目前新安装了airflow1.8。作为MR和spark的作业调度;实际使用过程中遇到如下问题:
当我的脚本里面包含中文时;airflow的worker节点记录作业的日志会卡住;实际作业执行成功了;但是在airflow里面会一直停留在作业卡住的界面;导致后续的作业无法正常执行;
查看worker日志发现如下报错:
Exception in thread Thread-1:
Traceback (most recent call last):
File "/usr/local/python2.7.11/lib/python2.7/threading.py", line 801, in __bootstrap_inner
self.run()
File "/usr/local/python2.7.11/lib/python2.7/threading.py", line 754, in run
self.__target(*self.__args, **self.__kwargs)

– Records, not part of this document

<file path="src/rtl/v810_rf_wb_ctrl_if.sv">
// Register-file write-port bundle: EX writeback, load issue/return,
// hazard check inputs and the resulting register-file write.
interface v810_rf_wb_ctrl_if #(
  parameter int LQ_DEPTH = 2
);
  localparam int CW = $clog2(LQ_DEPTH + 1);

  logic          EX_WE;
  logic [4:0]    EX_WA;
  logic [31:0]   EX_WD;
  logic          LD_ISSUE;
  logic [4:0]    LD_RA;
  logic          LD_ISSUE_RDY;
  logic          LD_RET;
  logic [31:0]   LD_RD;
  logic [4:0]    CHK_RA1;
  logic [4:0]    CHK_RA2;
  logic [4:0]    CHK_WA;
  logic          STALL;
  logic [4:0]    RF_WA;
  logic [31:0]   RF_WD;
  logic          RF_WE;
  logic [CW-1:0] LQ_CNT;
  logic          LD_ERR;

  modport master (
    output EX_WE, EX_WA, EX_WD,
    output LD_ISSUE, LD_RA,
    output LD_RET, LD_RD,
    output CHK_RA1, CHK_RA2, CHK_WA,
    input  LD_ISSUE_RDY, STALL,
    input  RF_WA, RF_WD, RF_WE,
    input  LQ_CNT, LD_ERR
  );

  modport slave (
    input  EX_WE, EX_WA, EX_WD,
    input  LD_ISSUE, LD_RA,
    input  LD_RET, LD_RD,
    input  CHK_RA1, CHK_RA2, CHK_WA,
    output LD_ISSUE_RDY, STALL,
    output RF_WA, RF_WD, RF_WE,
    output LQ_CNT, LD_ERR
  );
endinterface

</file>
<file path="src/rtl/v810_rf_wb_ctrl.sv">
// Register-file write-port arbiter (EX over load drain) and in-order
// load scoreboard raising STALL on hazards against pending loads.
module v810_rf_wb_ctrl #(
  parameter int LQ_DEPTH = 2
) (
  input logic CLK,
  input logic RESET,
  input logic CE,
  v810_rf_wb_ctrl_if.slave bus
);
  localparam int CW = $clog2(LQ_DEPTH + 1);
  localparam int PW = $clog2(LQ_DEPTH);

  logic [4:0]          tag_q [LQ_DEPTH];
  logic [31:0]         dat_q [LQ_DEPTH];
  logic [LQ_DEPTH-1:0] dv_q;
  logic [PW-1:0]       hd_q;
  logic [PW-1:0]       tl_q;
  logic [PW-1:0]       rp_q;
  logic [CW-1:0]       cnt_q;
  logic [CW-1:0]       pend_q;
  logic                err_q;

  logic [LQ_DEPTH-1:0] vld;
  logic                full;
  logic                ex_act;
  logic                drain;
  logic                push;
  logic                pop;
  logic                ret_ok;
  logic                err_set;
  logic                hit;

  assign full   = (cnt_q >= CW'(LQ_DEPTH));
  assign ex_act = bus.EX_WE & (bus.EX_WA != 5'd0);
  assign drain  = !RESET & !ex_act & (cnt_q != '0) & dv_q[hd_q];
  assign push   = CE & bus.LD_ISSUE & !full;
  assign pop    = CE & drain;
  assign ret_ok = CE & bus.LD_RET & (pend_q != '0);
  assign err_set = CE & ((bus.LD_ISSUE & full) |
                         (bus.LD_RET & (pend_q == '0)));

  // Entry i is live when its distance from head is below the count.
  always_comb begin
    vld = '0;
    for (int i = 0; i < LQ_DEPTH; i++)
      vld[i] = CW'(PW'(PW'(i) - hd_q)) < cnt_q;
  end

  always_comb begin
    hit = 1'b0;
    for (int i = 0; i < LQ_DEPTH; i++) begin
      if (vld[i]) begin
        if (bus.CHK_RA1 != 5'd0 && tag_q[i] == bus.CHK_RA1) hit = 1'b1;
        if (bus.CHK_RA2 != 5'd0 && tag_q[i] == bus.CHK_RA2) hit = 1'b1;
        if (bus.CHK_WA  != 5'd0 && tag_q[i] == bus.CHK_WA)  hit = 1'b1;
      end
    end
  end

  assign bus.STALL        = hit & !RESET;
  assign bus.LD_ISSUE_RDY = RESET | !full;
  assign bus.LQ_CNT       = cnt_q;
  assign bus.LD_ERR       = err_q;

  always_comb begin
    bus.RF_WE = 1'b0;
    bus.RF_WA = 5'd0;
    bus.RF_WD = 32'd0;
    unique case (1'b1)
      ex_act: begin
        bus.RF_WE = 1'b1;
        bus.RF_WA = bus.EX_WA;
        bus.RF_WD = bus.EX_WD;
      end
      drain: begin
        bus.RF_WE = (tag_q[hd_q] != 5'd0);
        bus.RF_WA = tag_q[hd_q];
        bus.RF_WD = dat_q[hd_q];
      end
      default: ;
    endcase
  end

  // Push targets a free slot and returns target a live dv=0 slot,
  // so they never collide with each other or with the popping head.
  always_ff @(posedge CLK) begin
    if (RESET) begin
      for (int i = 0; i < LQ_DEPTH; i++) begin
        tag_q[i] <= 5'd0;
        dat_q[i] <= 32'd0;
      end
      dv_q   <= '0;
      hd_q   <= '0;
      tl_q   <= '0;
      rp_q   <= '0;
      cnt_q  <= '0;
      pend_q <= '0;
      err_q  <= 1'b0;
    end else begin
      if (push) begin
        tag_q[tl_q] <= bus.LD_RA;
        dv_q[tl_q]  <= 1'b0;
        tl_q        <= tl_q + PW'(1);
      end
      if (ret_ok) begin
        dat_q[rp_q] <= bus.LD_RD;
        dv_q[rp_q]  <= 1'b1;
        rp_q        <= rp_q + PW'(1);
      end
      if (pop)
        hd_q <= hd_q + PW'(1);
      cnt_q  <= cnt_q + CW'(push) - CW'(pop);
      pend_q <= pend_q + CW'(push) - CW'(ret_ok);
      if (err_set)
        err_q <= 1'b1;
    end
  end
endmodule

</file>
<file path="src/flat_wrapper.sv">
// flat-port wrapper written by rule: the top's interface ports become plain ports
module v810_rf_wb_ctrl_flat 
#(
  parameter int LQ_DEPTH = 2
)
  (CLK, RESET, CE, bus_EX_WE, bus_EX_WA, bus_EX_WD, bus_LD_ISSUE, bus_LD_RA, bus_LD_RET, bus_LD_RD, bus_CHK_RA1, bus_CHK_RA2, bus_CHK_WA, bus_LD_ISSUE_RDY, bus_STALL, bus_RF_WA, bus_RF_WD, bus_RF_WE, bus_LQ_CNT, bus_LD_ERR);
  v810_rf_wb_ctrl_if #(.LQ_DEPTH(LQ_DEPTH)) bus_i ();
  input logic CLK;
  input logic RESET;
  input logic CE;
  input wire logic [$bits(bus_i.EX_WE)-1:0] bus_EX_WE;
  input wire logic [$bits(bus_i.EX_WA)-1:0] bus_EX_WA;
  input wire logic [$bits(bus_i.EX_WD)-1:0] bus_EX_WD;
  input wire logic [$bits(bus_i.LD_ISSUE)-1:0] bus_LD_ISSUE;
  input wire logic [$bits(bus_i.LD_RA)-1:0] bus_LD_RA;
  input wire logic [$bits(bus_i.LD_RET)-1:0] bus_LD_RET;
  input wire logic [$bits(bus_i.LD_RD)-1:0] bus_LD_RD;
  input wire logic [$bits(bus_i.CHK_RA1)-1:0] bus_CHK_RA1;
  input wire logic [$bits(bus_i.CHK_RA2)-1:0] bus_CHK_RA2;
  input wire logic [$bits(bus_i.CHK_WA)-1:0] bus_CHK_WA;
  output wire logic [$bits(bus_i.LD_ISSUE_RDY)-1:0] bus_LD_ISSUE_RDY;
  output wire logic [$bits(bus_i.STALL)-1:0] bus_STALL;
  output wire logic [$bits(bus_i.RF_WA)-1:0] bus_RF_WA;
  output wire logic [$bits(bus_i.RF_WD)-1:0] bus_RF_WD;
  output wire logic [$bits(bus_i.RF_WE)-1:0] bus_RF_WE;
  output wire logic [$bits(bus_i.LQ_CNT)-1:0] bus_LQ_CNT;
  output wire logic [$bits(bus_i.LD_ERR)-1:0] bus_LD_ERR;
  assign bus_i.EX_WE = bus_EX_WE;
  assign bus_i.EX_WA = bus_EX_WA;
  assign bus_i.EX_WD = bus_EX_WD;
  assign bus_i.LD_ISSUE = bus_LD_ISSUE;
  assign bus_i.LD_RA = bus_LD_RA;
  assign bus_i.LD_RET = bus_LD_RET;
  assign bus_i.LD_RD = bus_LD_RD;
  assign bus_i.CHK_RA1 = bus_CHK_RA1;
  assign bus_i.CHK_RA2 = bus_CHK_RA2;
  assign bus_i.CHK_WA = bus_CHK_WA;
  assign bus_LD_ISSUE_RDY = bus_i.LD_ISSUE_RDY;
  assign bus_STALL = bus_i.STALL;
  assign bus_RF_WA = bus_i.RF_WA;
  assign bus_RF_WD = bus_i.RF_WD;
  assign bus_RF_WE = bus_i.RF_WE;
  assign bus_LQ_CNT = bus_i.LQ_CNT;
  assign bus_LD_ERR = bus_i.LD_ERR;
  v810_rf_wb_ctrl #(.LQ_DEPTH(LQ_DEPTH)) u_core (.CLK(CLK), .RESET(RESET), .CE(CE), .bus(bus_i));
endmodule
</file>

File "/usr/local/python2.7.11/lib/python2.7/site-packages/airflow/task_runner/base_task_runner.py", line 95, in _read_task_logs
self.logger.info('Subtask: {}'.format(line.rstrip('\n')))
UnicodeEncodeError: 'ascii' codec can't encode characters in position 74-76: ordinal not in range(128)

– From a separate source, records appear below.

`src/rtl/lsu_bus_if.sv`:
```
`default_nettype none
// ============================================================================
//  Module   : lsu_bus_if
//  Purpose  : Groups the EXU request/response handshake and the
//             request/grant memory bus of the load/store unit.
//  Modports : slave  - the LSU view. It receives EXU requests, returns
//                      responses and drives the memory bus.
//             master - the environment view (EXU plus memory).
//  Ports    : in_valid/in_ready/in_we/in_funct3/in_addr/in_wdata
//             out_valid/out_ready/out_rdata/out_err
//             mem_req/mem_gnt/mem_we/mem_addr/mem_wdata/mem_wstrb
//             mem_rvalid/mem_rdata
//  Revision : 1.0 - initial release
// ============================================================================
interface lsu_bus_if #(
    parameter int ADDR_W = 32,
    parameter int DATA_W = 32
) ();
    // EXU request
    logic                  in_valid;
    logic                  in_ready;
    logic                  in_we;
    logic [2:0]            in_funct3;
    logic [ADDR_W-1:0]     in_addr;
    logic [DATA_W-1:0]     in_wdata;
    // EXU response
    logic                  out_valid;
    logic                  out_ready;
    logic [DATA_W-1:0]     out_rdata;
    logic                  out_err;
    // Memory bus
    logic                  mem_req;
    logic                  mem_gnt;
    logic                  mem_we;
    logic [ADDR_W-1:0]     mem_addr;
    logic [DATA_W-1:0]     mem_wdata;
    logic [DATA_W/8-1:0]   mem_wstrb;
    logic                  mem_rvalid;
    logic [DATA_W-1:0]     mem_rdata;

    modport slave (
        input  in_valid, in_we, in_funct3, in_addr, in_wdata,
        input  out_ready,
        input  mem_gnt, mem_rvalid, mem_rdata,
        output in_ready,
        output out_valid, out_rdata, out_err,
        output mem_req, mem_we, mem_addr, mem_wdata, mem_wstrb
    );

    modport master (
        output in_valid, in_we, in_funct3, in_addr, in_wdata,
        output out_ready,
        output mem_gnt, mem_rvalid, mem_rdata,
        input  in_ready,
        input  out_valid, out_rdata, out_err,
        input  mem_req, mem_we, mem_addr, mem_wdata, mem_wstrb
    );
endinterface
`default_nettype wire

```
`src/rtl/lsu_bus_ctrl.sv`:
```
`default_nettype none
// ============================================================================
//  Module   : lsu_bus_ctrl
//  Purpose  : Multi-cycle load/store unit between the EXU and a
//             request/grant memory bus. It accepts one access per
//             valid/ready handshake and issues a lane-aligned bus request
//             with byte strobes. It returns sign/zero-extended load data,
//             or a store completion, with an error flag.
//  Ports    : clk   - clock, rising edge
//             rst_n - asynchronous active-low reset
//             bus   - lsu_bus_if.slave. It carries the EXU in_*/out_*
//                     handshake and the mem_* request/grant bus.
//  Params   : ADDR_W      byte address width
//             DATA_W      bus/register width, 32 or 64
//             TIMEOUT_CYC maximum cycles in REQ+WAIT before abort (>=2)
//  Config   : LSU_MISALIGN_TRAP_EN - when defined, a misaligned half, word
//             or dword access returns an error without a bus access. When
//             it is undefined, the low address bits are truncated to
//             natural alignment.
//  Revision : 1.0 - initial release
// ============================================================================
module lsu_bus_ctrl #(
    parameter int ADDR_W      = 32,
    parameter int DATA_W      = 32,
    parameter int TIMEOUT_CYC = 256
) (
    input  wire logic clk,
    input  wire logic rst_n,
    lsu_bus_if.slave  bus
);

    localparam int c_SW    = DATA_W / 8;
    localparam int c_LB    = $clog2(c_SW);
    localparam int c_CNT_W = $clog2(TIMEOUT_CYC);
    localparam logic [c_CNT_W-1:0] c_CNT_LAST = c_CNT_W'(TIMEOUT_CYC - 1);

    typedef enum logic [1:0] {
        ST_IDLE = 2'd0,
        ST_REQ  = 2'd1,
        ST_WAIT = 2'd2,
        ST_RESP = 2'd3
    } state_t;

    // ------------------------------------------------------------------
    // Access decode helpers
    // ------------------------------------------------------------------
    function automatic logic f_legal(input logic we, input logic [2:0] f3);
        logic l;
        if (we) begin
            l = (f3[2] == 1'b0) && ((f3[1:0] != 2'd3) || (DATA_W == 64));
        end else begin
            case (f3)
                3'd0, 3'd1, 3'd2, 3'd4, 3'd5: l = 1'b1;
                3'd3, 3'd6:                   l = (DATA_W == 64);
                default:                      l = 1'b0;
            endcase
        end
        return l;
    endfunction

    // Clears the offset bits below the access size (natural alignment).
    function automatic logic [c_LB-1:0] f_align_off(input logic [c_LB-1:0] off,
                                                    input logic [1:0]      size);
        logic [c_LB-1:0] m;
        m = '1;
        case (size)
            2'd0:    m = '1;
            2'd1:    m[0] = 1'b0;
            2'd2:    m[1:0] = 2'b00;
            default: m = '0;
        endcase
        return off & m;
    endfunction

    function automatic logic [c_SW-1:0] f_strb(input logic [c_LB-1:0] off,
                                               input logic [1:0]      size);
        logic [c_SW-1:0] base;
        base = '0;
        case (size)
            2'd0:    base[0]   = 1'b1;
            2'd1:    base[1:0] = 2'b11;
            2'd2:    base[3:0] = 4'hF;
            default: base      = '1;
        endcase
        return base << off;
    endfunction

    // Repeats the right-aligned store datum into every lane of its size.
    function automatic logic [DATA_W-1:0] f_repl(input logic [DATA_W-1:0] d,
                                                 input logic [1:0]        size);
        logic [DATA_W-1:0] r;
        r = d;
        for (int i = 0; i < c_SW; i++) begin
            case (size)
                2'd0:    r[i*8 +: 8] = d[7:0];
                2'd1:    r[i*8 +: 8] = d[(i % 2)*8 +: 8];
                2'd2:    r[i*8 +: 8] = d[(i % 4)*8 +: 8];
                default: r[i*8 +: 8] = d[i*8 +: 8];
            endcase
        end
        return r;
    endfunction

    // Right-aligns the addressed lane and extends it.
    // funct3[2] selects zero extension.
    function automatic logic [DATA_W-1:0] f_extend(input logic [DATA_W-1:0] raw,
                                                   input logic [c_LB-1:0]   off,
                                                   input logic [2:0]        f3);
        logic [DATA_W-1:0] s;
        logic [DATA_W-1:0] r;
        logic              ext;
        int                n;
        s = raw >> {off, 3'b000};
        case (f3[1:0])
            2'd0:    begin n = 8;      ext = s[7];        end
            2'd1:    begin n = 16;     ext = s[15];       end
            2'd2:    begin n = 32;     ext = s[31];       end
            default: begin n = DATA_W; ext = s[DATA_W-1]; end
        endcase
        ext = ext & ~f3[2];
        r = s;
        for (int b = 8; b < DATA_W; b++) begin
            if (b >= n) begin
                r[b] = ext;
            end
        end
        return r;
    endfunction

    // ------------------------------------------------------------------
    // Request decode (valid only while IDLE)
    // ------------------------------------------------------------------
    logic [1:0]      w_size;
    logic [c_LB-1:0] w_off_in;
    logic [c_LB-1:0] w_off_al;
    logic            w_legal;
    logic            w_misalign;

    assign w_size   = bus.in_funct3[1:0];
    assign w_off_in = bus.in_addr[c_LB-1:0];
    assign w_off_al = f_align_off(w_off_in, w_size);
    assign w_legal  = f_legal(bus.in_we, bus.in_funct3);

`ifdef LSU_MISALIGN_TRAP_EN
    assign w_misalign = (w_off_al != w_off_in);
`else
    assign w_misalign = 1'b0;
`endif

    // ------------------------------------------------------------------
    // State and registered outputs
    // ------------------------------------------------------------------
    state_t              r_state_q,     w_state_d;
    logic                r_we_q,        w_we_d;
    logic [2:0]          r_funct3_q,    w_funct3_d;
    logic [c_LB-1:0]     r_off_q,       w_off_d;
    logic [c_CNT_W-1:0]  r_cnt_q,       w_cnt_d;
    logic                r_out_valid_q, w_out_valid_d;
    logic [DATA_W-1:0]   r_out_rdata_q, w_out_rdata_d;
    logic                r_out_err_q,   w_out_err_d;
    logic                r_mem_req_q,   w_mem_req_d;
    logic                r_mem_we_q,    w_mem_we_d;
    logic [ADDR_W-1:0]   r_mem_addr_q,  w_mem_addr_d;
    logic [DATA_W-1:0]   r_mem_wdata_q, w_mem_wdata_d;
    logic [c_SW-1:0]     r_mem_wstrb_q, w_mem_wstrb_d;

    logic                w_timeout;
    logic [c_CNT_W-1:0]  w_cnt_inc;

    assign w_timeout = (r_cnt_q == c_CNT_LAST);
    // Saturates so a grant on the last REQ cycle leaves no spare budget in WAIT.
    assign w_cnt_inc = w_timeout ? r_cnt_q : r_cnt_q + 1'b1;

    always_comb begin
        w_state_d     = r_state_q;
        w_we_d        = r_we_q;
        w_funct3_d    = r_funct3_q;
        w_off_d       = r_off_q;
        w_cnt_d       = r_cnt_q;
        w_out_valid_d = r_out_valid_q;
        w_out_rdata_d = r_out_rdata_q;
        w_out_err_d   = r_out_err_q;
        w_mem_req_d   = r_mem_req_q;
        w_mem_we_d    = r_mem_we_q;
        w_mem_addr_d  = r_mem_addr_q;
        w_mem_wdata_d = r_mem_wdata_q;
        w_mem_wstrb_d = r_mem_wstrb_q;

        case (r_state_q)
            ST_IDLE: begin
                if (bus.in_valid) begin
                    w_we_d     = bus.in_we;
                    w_funct3_d = bus.in_funct3;
                    w_off_d    = w_off_al;
                    w_cnt_d    = '0;
                    if (!w_legal || w_misalign) begin
                        // Faulting access: respond at once without touching the bus.
                        w_state_d     = ST_RESP;
                        w_out_valid_d = 1'b1;
                        w_out_err_d   = 1'b1;
                        w_out_rdata_d = '0;
                    end else begin
                        w_state_d     = ST_REQ;
                        w_mem_req_d   = 1'b1;
                        w_mem_we_d    = bus.in_we;
                        w_mem_addr_d  = {bus.in_addr[ADDR_W-1:c_LB], {c_LB{1'b0}}};
                        w_mem_wdata_d = bus.in_we ? f_repl(bus.in_wdata, w_size) : '0;
                        w_mem_wstrb_d = bus.in_we ? f_strb(w_off_al, w_size) : '0;
                    end
                end
            end

            ST_REQ: begin
                if (bus.mem_gnt || w_timeout) begin
                    w_mem_req_d   = 1'b0;
                    w_mem_we_d    = 1'b0;
                    w_mem_addr_d  = '0;
                    w_mem_wdata_d = '0;
                    w_mem_wstrb_d = '0;
                end
                if (bus.mem_gnt) begin
                    // A grant on the timeout cycle still completes normally.
                    if (r_we_q) begin
                        w_state_d     = ST_RESP;
                        w_out_valid_d = 1'b1;
                        w_out_err_d   = 1'b0;
                        w_out_rdata_d = '0;
                    end else begin
                        w_state_d = ST_WAIT;
                        w_cnt_d   = w_cnt_inc;
                    end
                end else if (w_timeout) begin
                    w_state_d     = ST_RESP;
                    w_out_valid_d = 1'b1;
                    w_out_err_d   = 1'b1;
                    w_out_rdata_d = '0;
                end else begin
                    w_cnt_d = w_cnt_inc;
                end
            end

            ST_WAIT: begin
                if (bus.mem_rvalid) begin
                    w_state_d     = ST_RESP;
                    w_out_valid_d = 1'b1;
                    w_out_err_d   = 1'b0;
                    w_out_rdata_d = f_extend(bus.mem_rdata, r_off_q, r_funct3_q);
                end else if (w_timeout) begin
                    w_state_d     = ST_RESP;
                    w_out_valid_d = 1'b1;
                    w_out_err_d   = 1'b1;
                    w_out_rdata_d = '0;
                end else begin
                    w_cnt_d = w_cnt_inc;
                end
            end

            default: begin // ST_RESP
                if (bus.out_ready) begin
                    w_state_d     = ST_IDLE;
                    w_out_valid_d = 1'b0;
                    w_out_err_d   = 1'b0;
                    w_out_rdata_d = '0;
                end
            end
        endcase
    end

    always_ff @(posedge clk or negedge rst_n) begin
        if (!rst_n) begin
            r_state_q     <= ST_IDLE;
            r_we_q        <= 1'b0;
            r_funct3_q    <= 3'd0;
            r_off_q       <= '0;
            r_cnt_q       <= '0;
            r_out_valid_q <= 1'b0;
            r_out_rdata_q <= '0;
            r_out_err_q   <= 1'b0;
            r_mem_req_q   <= 1'b0;
            r_mem_we_q    <= 1'b0;
            r_mem_addr_q  <= '0;
            r_mem_wdata_q <= '0;
            r_mem_wstrb_q <= '0;
        end else begin
            r_state_q     <= w_state_d;
            r_we_q        <= w_we_d;
            r_funct3_q    <= w_funct3_d;
            r_off_q       <= w_off_d;
            r_cnt_q       <= w_cnt_d;
            r_out_valid_q <= w_out_valid_d;
            r_out_rdata_q <= w_out_rdata_d;
            r_out_err_q   <= w_out_err_d;
            r_mem_req_q   <= w_mem_req_d;
            r_mem_we_q    <= w_mem_we_d;
            r_mem_addr_q  <= w_mem_addr_d;
            r_mem_wdata_q <= w_mem_wdata_d;
            r_mem_wstrb_q <= w_mem_wstrb_d;
        end
    end

    // ------------------------------------------------------------------
    // Outputs
    // ------------------------------------------------------------------
    assign bus.in_ready  = (r_state_q == ST_IDLE);
    assign bus.out_valid = r_out_valid_q;
    assign bus.out_rdata = r_out_rdata_q;
    assign bus.out_err   = r_out_err_q;
    assign bus.mem_req   = r_mem_req_q;
    assign bus.mem_we    = r_mem_we_q;
    assign bus.mem_addr  = r_mem_addr_q;
    assign bus.mem_wdata = r_mem_wdata_q;
    assign bus.mem_wstrb = r_mem_wstrb_q;

endmodule
`default_nettype wire
```
`src/flat_wrapper.sv`:
```
// flat-port wrapper written by rule: the top's interface ports become plain ports
module lsu_bus_ctrl_flat 
#(
    parameter int ADDR_W      = 32,
    parameter int DATA_W      = 32,
    parameter int TIMEOUT_CYC = 256
)
  (clk, rst_n, bus_in_valid, bus_in_we, bus_in_funct3, bus_in_addr, bus_in_wdata, bus_out_ready, bus_mem_gnt, bus_mem_rvalid, bus_mem_rdata, bus_in_ready, bus_out_valid, bus_out_rdata, bus_out_err, bus_mem_req, bus_mem_we, bus_mem_addr, bus_mem_wdata, bus_mem_wstrb);
  lsu_bus_if #(.ADDR_W(ADDR_W), .DATA_W(DATA_W)) bus_i ();
  input  wire logic clk;
  input  wire logic rst_n;
  input wire logic [$bits(bus_i.in_valid)-1:0] bus_in_valid;
  input wire logic [$bits(bus_i.in_we)-1:0] bus_in_we;
  input wire logic [$bits(bus_i.in_funct3)-1:0] bus_in_funct3;
  input wire logic [$bits(bus_i.in_addr)-1:0] bus_in_addr;
  input wire logic [$bits(bus_i.in_wdata)-1:0] bus_in_wdata;
  input wire logic [$bits(bus_i.out_ready)-1:0] bus_out_ready;
  input wire logic [$bits(bus_i.mem_gnt)-1:0] bus_mem_gnt;
  input wire logic [$bits(bus_i.mem_rvalid)-1:0] bus_mem_rvalid;
  input wire logic [$bits(bus_i.mem_rdata)-1:0] bus_mem_rdata;
  output wire logic [$bits(bus_i.in_ready)-1:0] bus_in_ready;
  output wire logic [$bits(bus_i.out_valid)-1:0] bus_out_valid;
  output wire logic [$bits(bus_i.out_rdata)-1:0] bus_out_rdata;
  output wire logic [$bits(bus_i.out_err)-1:0] bus_out_err;
  output wire logic [$bits(bus_i.mem_req)-1:0] bus_mem_req;
  output wire logic [$bits(bus_i.mem_we)-1:0] bus_mem_we;
  output wire logic [$bits(bus_i.mem_addr)-1:0] bus_mem_addr;
  output wire logic [$bits(bus_i.mem_wdata)-1:0] bus_mem_wdata;
  output wire logic [$bits(bus_i.mem_wstrb)-1:0] bus_mem_wstrb;
  assign bus_i.in_valid = bus_in_valid;
  assign bus_i.in_we = bus_in_we;
  assign bus_i.in_funct3 = bus_in_funct3;
  assign bus_i.in_addr = bus_in_addr;
  assign bus_i.in_wdata = bus_in_wdata;
  assign bus_i.out_ready = bus_out_ready;
  assign bus_i.mem_gnt = bus_mem_gnt;
  assign bus_i.mem_rvalid = bus_mem_rvalid;
  assign bus_i.mem_rdata = bus_mem_rdata;
  assign bus_in_ready = bus_i.in_ready;
  assign bus_out_valid = bus_i.out_valid;
  assign bus_out_rdata = bus_i.out_rdata;
  assign bus_out_err = bus_i.out_err;
  assign bus_mem_req = bus_i.mem_req;
  assign bus_mem_we = bus_i.mem_we;
  assign bus_mem_addr = bus_i.mem_addr;
  assign bus_mem_wdata = bus_i.mem_wdata;
  assign bus_mem_wstrb = bus_i.mem_wstrb;
  lsu_bus_ctrl #(.ADDR_W(ADDR_W), .DATA_W(DATA_W), .TIMEOUT_CYC(TIMEOUT_CYC)) u_core (.clk(clk), .rst_n(rst_n), .bus(bus_i));
endmodule
```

self.logger.info("Subtask: %s"%(line.rstrip('\n')))
发现是/usr/local/python2.7.11/lib/python2.7/site-packages/airflow/task_runner/base_task_runner.py这个脚本有问题;
查看line95 前后的代码如下:
def _read_task_logs(self, stream):
while True:
line = stream.readline().decode('utf-8')
if len(line) == 0:
break
self.logger.info('Subtask: {}'.format(line.rstrip('\n')))
改成如下self.logger.info(u'Subtask: {}'.format(line.rstrip('\n'))),然后发现airflow作业执行恢复正常。